**** SOURCE INFORMATION ****
**src/common/swp_pkg.sv**
```systemverilog
package swp_pkg;
   // ----------------------------------------------------------------
   // timing
   // ----------------------------------------------------------------
   localparam int CLK_PERIOD_NS        = 5;
   localparam int STATUS_WRITE_TIME_NS = 10000;
   localparam int STATUS_WRITE_CYCLES  =
      (STATUS_WRITE_TIME_NS + CLK_PERIOD_NS - 1) / CLK_PERIOD_NS;

   // ----------------------------------------------------------------
   // opcodes
   // ----------------------------------------------------------------
   localparam logic [7:0] OP_WRITE_ENABLE  = 8'h06;
   localparam logic [7:0] OP_WRITE_DISABLE = 8'h04;
   localparam logic [7:0] OP_WRITE_STATUS  = 8'h01;
   localparam logic [7:0] OP_ADDR4_ENTER   = 8'hB7;
   localparam logic [7:0] OP_ADDR4_EXIT    = 8'hE9;

   // ----------------------------------------------------------------
   // frame bit counts
   // ----------------------------------------------------------------
   localparam logic [5:0] BITS_OPCODE   = 6'h08;
   localparam logic [5:0] BITS_ONE_REG  = 6'h10;
   localparam logic [5:0] BITS_TWO_REG  = 6'h18;
   localparam logic [5:0] BITS_SAT      = 6'h3F;

   // ----------------------------------------------------------------
   // status and configuration field positions
   // ----------------------------------------------------------------
   localparam int SR_LOCK   = 7;
   localparam int SR_QUAD   = 6;
   localparam int SR_LVL_HI = 5;
   localparam int SR_LVL_LO = 2;
   localparam int SR_WEL    = 1;
   localparam int SR_BUSY   = 0;
   localparam int CR_DC_HI  = 7;
   localparam int CR_DC_LO  = 6;
   localparam int CR_ADDR4  = 5;
   localparam int CR_PBE    = 4;
   localparam int CR_TB     = 3;
   localparam int CR_DS_HI  = 1;
   localparam int CR_DS_LO  = 0;

   // ----------------------------------------------------------------
   // reset values
   // ----------------------------------------------------------------
   localparam logic [3:0] RST_LEVEL = 4'h0;
   localparam logic [1:0] RST_DC    = 2'h0;
   localparam logic [1:0] RST_DS    = 2'h0;

   // ----------------------------------------------------------------
   // drive impedance and dummy clocks
   // ----------------------------------------------------------------
   localparam logic [6:0] OHM_DS00 = 7'h1E;
   localparam logic [6:0] OHM_DS01 = 7'h2D;
   localparam logic [6:0] OHM_DS10 = 7'h5A;
   localparam logic [6:0] OHM_DS11 = 7'h0F;
   localparam logic [3:0] DUMMY_4  = 4'h4;
   localparam logic [3:0] DUMMY_6  = 4'h6;
   localparam logic [3:0] DUMMY_8  = 4'h8;
   localparam logic [3:0] DUMMY_10 = 4'hA;

   typedef enum logic [2:0] {
      RK_FAST     = 3'b000,
      RK_DUAL_OUT = 3'b001,
      RK_QUAD_OUT = 3'b010,
      RK_DUAL_IO  = 3'b011,
      RK_QUAD_IO  = 3'b100
   } swp_read_kind_t;

   typedef enum logic [1:0] {
      FR_IDLE  = 2'b00,
      FR_SHIFT = 2'b01
   } swp_frame_t;
endpackage

```
**src/logic/swp_status_ctrl.sv**
```systemverilog
`timescale 1ns/10ps
`default_nettype none
module swp_status_ctrl
   import swp_pkg::*;
#(
   parameter int WRITE_CYCLES = STATUS_WRITE_CYCLES,
   parameter int BLK_W        = 9
) (
   input  wire logic             clk_i,
   input  wire logic             rst_n_i,
   input  wire logic             cs_n_i,
   input  wire logic             sclk_i,
   input  wire logic             data0_i,
   input  wire logic             write_protect_n_or_data2_i,
   input  wire logic             four_wire_command_mode_i,
   input  wire logic             double_edge_i,
   input  wire logic [2:0]       read_kind_i,
   input  wire logic             pe_req_i,
   input  wire logic [BLK_W-1:0] pe_block_i,
   output logic      [7:0]       status_reg_o,
   output logic      [7:0]       config_reg_o,
   output logic                  hardware_protect_state_o,
   output logic                  software_protect_state_o,
   output logic                  shared_pins_are_data_o,
   output logic      [3:0]       dummy_clocks_o,
   output logic      [6:0]       drive_ohms_o,
   output logic                  pe_refused_o,
   output logic                  write_status_cmd_rejected_o
);
   // ----------------------------------------------------------------
   // pin synchronisers and edge detect
   // ----------------------------------------------------------------
   logic [3:0] pins_s;
   logic       cs_n_s, sclk_s, data_s, wp_n_s;
   logic       cs_d_ff, sclk_d_ff;

   swp_sync #(.WIDTH(4)) u_sync (
      .clk_i     (clk_i),
      .rst_n_i   (rst_n_i),
      .async_i   ({cs_n_i, sclk_i, data0_i, write_protect_n_or_data2_i}),
      .sync_o    (pins_s)
   );
   assign {cs_n_s, sclk_s, data_s, wp_n_s} = pins_s;

   always_ff @(posedge clk_i or negedge rst_n_i) begin
      if (!rst_n_i) begin
         cs_d_ff   <= 1'b1;
         sclk_d_ff <= 1'b1;
      end else begin
         cs_d_ff   <= cs_n_s;
         sclk_d_ff <= sclk_s;
      end
   end

   logic sclk_rise, cs_fall, cs_rise;
   assign sclk_rise = sclk_s & ~sclk_d_ff;
   assign cs_fall   = cs_d_ff & ~cs_n_s;
   assign cs_rise   = ~cs_d_ff & cs_n_s;

   // ----------------------------------------------------------------
   // functions
   // ----------------------------------------------------------------
   function automatic logic [3:0] dummy_of(input logic [2:0] kind,
                                           input logic [1:0] dc,
                                           input logic       dtr);
      logic [3:0] d;
      d = DUMMY_8;
      if (kind == RK_DUAL_IO) begin
         d = dc[0] ? DUMMY_8 : DUMMY_4;
      end else if (kind == RK_QUAD_IO) begin
         case (dc)
            2'b00:   d = DUMMY_6;
            2'b01:   d = dtr ? DUMMY_6 : DUMMY_4;
            2'b10:   d = DUMMY_8;
            default: d = DUMMY_10;
         endcase
      end
      return d;
   endfunction

   function automatic logic [6:0] ohms_of(input logic [1:0] ds);
      logic [6:0] o;
      case (ds)
         2'b00:   o = OHM_DS00;
         2'b01:   o = OHM_DS01;
         2'b10:   o = OHM_DS10;
         default: o = OHM_DS11;
      endcase
      return o;
   endfunction

   // level n protects 2^(n-1) blocks, at most 2^BLK_W, from the top or bottom end
   function automatic logic prot_hit(input logic [3:0]       lvl,
                                     input logic             tb,
                                     input logic [BLK_W-1:0] blk);
      logic [BLK_W:0] n;
      logic [BLK_W:0] b;
      n = '0;
      b = {1'b0, blk};
      if (lvl != 4'h0) begin
         n = (int'(lvl) > BLK_W) ? (BLK_W+1)'(1) << BLK_W
                                 : (BLK_W+1)'(1) << (lvl - 4'h1);
      end
      if (tb) begin
         return b < n;
      end
      return b >= ((BLK_W+1)'(1) << BLK_W) - n;
   endfunction

   // ----------------------------------------------------------------
   // frame capture
   // ----------------------------------------------------------------
   swp_frame_t  frame_ff, nxt_frame;
   logic [5:0]  bits_ff, nxt_bits;
   logic [23:0] shift_ff, nxt_shift;
   logic [7:0]  op_ff, nxt_op;

   always_comb begin
      nxt_frame = frame_ff;
      nxt_bits  = bits_ff;
      nxt_shift = shift_ff;
      nxt_op    = op_ff;
      case (frame_ff)
         FR_IDLE: begin
            if (cs_fall) begin
               nxt_frame = FR_SHIFT;
               nxt_bits  = '0;
               nxt_shift = '0;
            end
         end
         FR_SHIFT: begin
            if (cs_rise) begin
               nxt_frame = FR_IDLE;
            end else if (sclk_rise) begin
               nxt_shift = {shift_ff[22:0], data_s};
               if (bits_ff != BITS_SAT) begin
                  nxt_bits = bits_ff + 6'h01;
               end
               if (bits_ff == BITS_OPCODE - 6'h01) begin
                  nxt_op = {shift_ff[6:0], data_s};
               end
            end
         end
         default: nxt_frame = FR_IDLE;
      endcase
   end

   always_ff @(posedge clk_i or negedge rst_n_i) begin
      if (!rst_n_i) begin
         frame_ff <= FR_IDLE;
         bits_ff  <= '0;
         shift_ff <= '0;
         op_ff    <= '0;
      end else begin
         frame_ff <= nxt_frame;
         bits_ff  <= nxt_bits;
         shift_ff <= nxt_shift;
         op_ff    <= nxt_op;
      end
   end

   // ----------------------------------------------------------------
   // protection state
   // ----------------------------------------------------------------
   logic lock_ff, quad_ff, wel_ff, busy, wr_done, wr_start;
   logic hw_prot;

   assign hw_prot = lock_ff & ~wp_n_s
                    & ~quad_ff & ~four_wire_command_mode_i;

   // ----------------------------------------------------------------
   // command decode at chip-select rise
   // ----------------------------------------------------------------
   logic frame_end, op_only, is_write_status_cmd, write_status_cmd_ok, write_status_cmd_bad;
   assign frame_end = (frame_ff == FR_SHIFT) & cs_rise;
   assign op_only   = frame_end & (bits_ff == BITS_OPCODE);
   assign is_write_status_cmd   = frame_end & (op_ff == OP_WRITE_STATUS) & (bits_ff >= BITS_ONE_REG);
   assign write_status_cmd_ok   = is_write_status_cmd
                      & ((bits_ff == BITS_ONE_REG)
                         | (bits_ff == BITS_TWO_REG))
                      & wel_ff
                      & ~busy
                      & ~hw_prot;
   assign write_status_cmd_bad  = is_write_status_cmd & ~write_status_cmd_ok;
   assign wr_start  = write_status_cmd_ok;

   swp_write_timer #(.CYCLES(WRITE_CYCLES)) u_timer (
      .clk_i   (clk_i),
      .rst_n_i (rst_n_i),
      .start_i (wr_start),
      .busy_o  (busy),
      .done_o  (wr_done)
   );

   // ----------------------------------------------------------------
   // status and configuration registers
   // ----------------------------------------------------------------
   logic [3:0] lvl_ff, nxt_lvl;
   logic [1:0] dc_ff, nxt_dc, ds_ff, nxt_ds;
   logic       a4_ff, nxt_a4, pbe_ff, nxt_pbe, tb_ff, nxt_tb;
   logic       nxt_lock, nxt_quad, nxt_wel, nxt_rej;
   logic [7:0] pend_sr_ff, nxt_pend_sr, pend_cr_ff, nxt_pend_cr;
   logic       pend_cr_en_ff, nxt_pend_cr_en, rej_ff;

   always_comb begin
      nxt_lock       = lock_ff;
      nxt_quad       = quad_ff;
      nxt_lvl        = lvl_ff;
      nxt_wel        = wel_ff;
      nxt_dc         = dc_ff;
      nxt_a4         = a4_ff;
      nxt_pbe        = pbe_ff;
      nxt_tb         = tb_ff;
      nxt_ds         = ds_ff;
      nxt_pend_sr    = pend_sr_ff;
      nxt_pend_cr    = pend_cr_ff;
      nxt_pend_cr_en = pend_cr_en_ff;
      nxt_rej        = write_status_cmd_bad;
      if (op_only & ~busy) begin
         if (op_ff == OP_WRITE_ENABLE) begin
            nxt_wel = 1'b1;
         end else if (op_ff == OP_WRITE_DISABLE) begin
            nxt_wel = 1'b0;
         end else if (op_ff == OP_ADDR4_ENTER) begin
            nxt_a4 = 1'b1;
         end else if (op_ff == OP_ADDR4_EXIT) begin
            nxt_a4 = 1'b0;
         end
      end
      if (write_status_cmd_ok) begin
         nxt_pend_cr_en = (bits_ff == BITS_TWO_REG);
         nxt_pend_sr    = (bits_ff == BITS_TWO_REG) ? shift_ff[15:8] : shift_ff[7:0];
         nxt_pend_cr    = shift_ff[7:0];
      end
      if (wr_done) begin
         nxt_lock = pend_sr_ff[SR_LOCK];
         nxt_quad = pend_sr_ff[SR_QUAD];
         nxt_lvl  = pend_sr_ff[SR_LVL_HI:SR_LVL_LO];
         nxt_wel  = 1'b0;
         if (pend_cr_en_ff) begin
            nxt_dc  = pend_cr_ff[CR_DC_HI:CR_DC_LO];
            nxt_pbe = pend_cr_ff[CR_PBE];
            nxt_tb  = tb_ff | pend_cr_ff[CR_TB];
            nxt_ds  = pend_cr_ff[CR_DS_HI:CR_DS_LO];
         end
      end
   end

   always_ff @(posedge clk_i or negedge rst_n_i) begin
      if (!rst_n_i) begin
         lock_ff       <= 1'b0;
         quad_ff       <= 1'b0;
         lvl_ff        <= RST_LEVEL;
         wel_ff        <= 1'b0;
         dc_ff         <= RST_DC;
         a4_ff         <= 1'b0;
         pbe_ff        <= 1'b0;
         tb_ff         <= 1'b0;
         ds_ff         <= RST_DS;
         pend_sr_ff    <= '0;
         pend_cr_ff    <= '0;
         pend_cr_en_ff <= 1'b0;
         rej_ff        <= 1'b0;
      end else begin
         lock_ff       <= nxt_lock;
         quad_ff       <= nxt_quad;
         lvl_ff        <= nxt_lvl;
         wel_ff        <= nxt_wel;
         dc_ff         <= nxt_dc;
         a4_ff         <= nxt_a4;
         pbe_ff        <= nxt_pbe;
         tb_ff         <= nxt_tb;
         ds_ff         <= nxt_ds;
         pend_sr_ff    <= nxt_pend_sr;
         pend_cr_ff    <= nxt_pend_cr;
         pend_cr_en_ff <= nxt_pend_cr_en;
         rej_ff        <= nxt_rej;
      end
   end

   // ----------------------------------------------------------------
   // registered data outputs
   // ----------------------------------------------------------------
   logic [3:0] dum_ff, nxt_dum;
   logic [6:0] ohm_ff, nxt_ohm;
   logic       pe_ref_ff, nxt_pe_ref;

   always_comb begin
      nxt_dum    = dummy_of(read_kind_i, dc_ff, double_edge_i);
      nxt_ohm    = ohms_of(ds_ff);
      nxt_pe_ref = pe_req_i & prot_hit(lvl_ff, tb_ff, pe_block_i);
   end

   always_ff @(posedge clk_i or negedge rst_n_i) begin
      if (!rst_n_i) begin
         dum_ff    <= DUMMY_8;
         ohm_ff    <= OHM_DS00;
         pe_ref_ff <= 1'b0;
      end else begin
         dum_ff    <= nxt_dum;
         ohm_ff    <= nxt_ohm;
         pe_ref_ff <= nxt_pe_ref;
      end
   end

   assign status_reg_o = {lock_ff, quad_ff, lvl_ff, wel_ff, busy};
   assign config_reg_o = {dc_ff, a4_ff, pbe_ff, tb_ff, 1'b0, ds_ff};
   assign hardware_protect_state_o = hw_prot;
   assign software_protect_state_o = ~hw_prot;
   assign shared_pins_are_data_o   = quad_ff;
   assign dummy_clocks_o           = dum_ff;
   assign drive_ohms_o             = ohm_ff;
   assign pe_refused_o             = pe_ref_ff;
   assign write_status_cmd_rejected_o          = rej_ff;
endmodule
`default_nettype wire

```
**src/logic/swp_sync.sv**
```systemverilog
`timescale 1ns/10ps
`default_nettype none
module swp_sync
   import swp_pkg::*;
#(
   parameter int WIDTH = 1
) (
   input  wire logic             clk_i,
   input  wire logic             rst_n_i,
   input  wire logic [WIDTH-1:0] async_i,
   output logic      [WIDTH-1:0] sync_o
);
   logic [WIDTH-1:0] meta_ff;
   logic [WIDTH-1:0] sync_ff;
   logic [WIDTH-1:0] nxt_meta;
   logic [WIDTH-1:0] nxt_sync;

   // ----------------------------------------------------------------
   // two-stage synchroniser, first stage read only by the second
   // ----------------------------------------------------------------
   always_comb begin
      nxt_meta = async_i;
      nxt_sync = meta_ff;
   end

   always_ff @(posedge clk_i or negedge rst_n_i) begin
      if (!rst_n_i) begin
         meta_ff <= '1;
         sync_ff <= '1;
      end else begin
         meta_ff <= nxt_meta;
         sync_ff <= nxt_sync;
      end
   end

   assign sync_o = sync_ff;
endmodule
`default_nettype wire

```
**src/logic/swp_write_timer.sv**
```systemverilog
`timescale 1ns/10ps
`default_nettype none
module swp_write_timer
   import swp_pkg::*;
#(
   parameter int CYCLES = STATUS_WRITE_CYCLES
) (
   input  wire logic clk_i,
   input  wire logic rst_n_i,
   input  wire logic start_i,
   output logic      busy_o,
   output logic      done_o
);
   localparam int CW = $clog2(CYCLES + 1);
   localparam logic [CW-1:0] LAST = CW'(CYCLES - 1);

   logic [CW-1:0] cnt_ff;
   logic          busy_ff;
   logic [CW-1:0] nxt_cnt;
   logic          nxt_busy;

   // ----------------------------------------------------------------
   // self-timed register write cycle
   // ----------------------------------------------------------------
   always_comb begin
      nxt_cnt  = cnt_ff;
      nxt_busy = busy_ff;
      if (busy_ff) begin
         if (cnt_ff == LAST) begin
            nxt_busy = 1'b0;
            nxt_cnt  = '0;
         end else begin
            nxt_cnt = cnt_ff + CW'(1);
         end
      end else if (start_i) begin
         nxt_busy = 1'b1;
         nxt_cnt  = '0;
      end
   end

   always_ff @(posedge clk_i or negedge rst_n_i) begin
      if (!rst_n_i) begin
         cnt_ff  <= '0;
         busy_ff <= 1'b0;
      end else begin
         cnt_ff  <= nxt_cnt;
         busy_ff <= nxt_busy;
      end
   end

   assign busy_o = busy_ff;
   // done in the last busy cycle, so registers, latch and busy change together
   assign done_o = busy_ff & (cnt_ff == LAST);
endmodule
`default_nettype wire

```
****
* _YOUR ASSIGNMENT_: Whenever the word "automatic" appears in a line of the listing, report that line.

* _EXERCISE RESULT_:
   function automatic logic [3:0] dummy_of(input logic [2:0] kind,
   function automatic logic [6:0] ohms_of(input logic [1:0] ds);
   function automatic logic prot_hit(input logic [3:0]       lvl,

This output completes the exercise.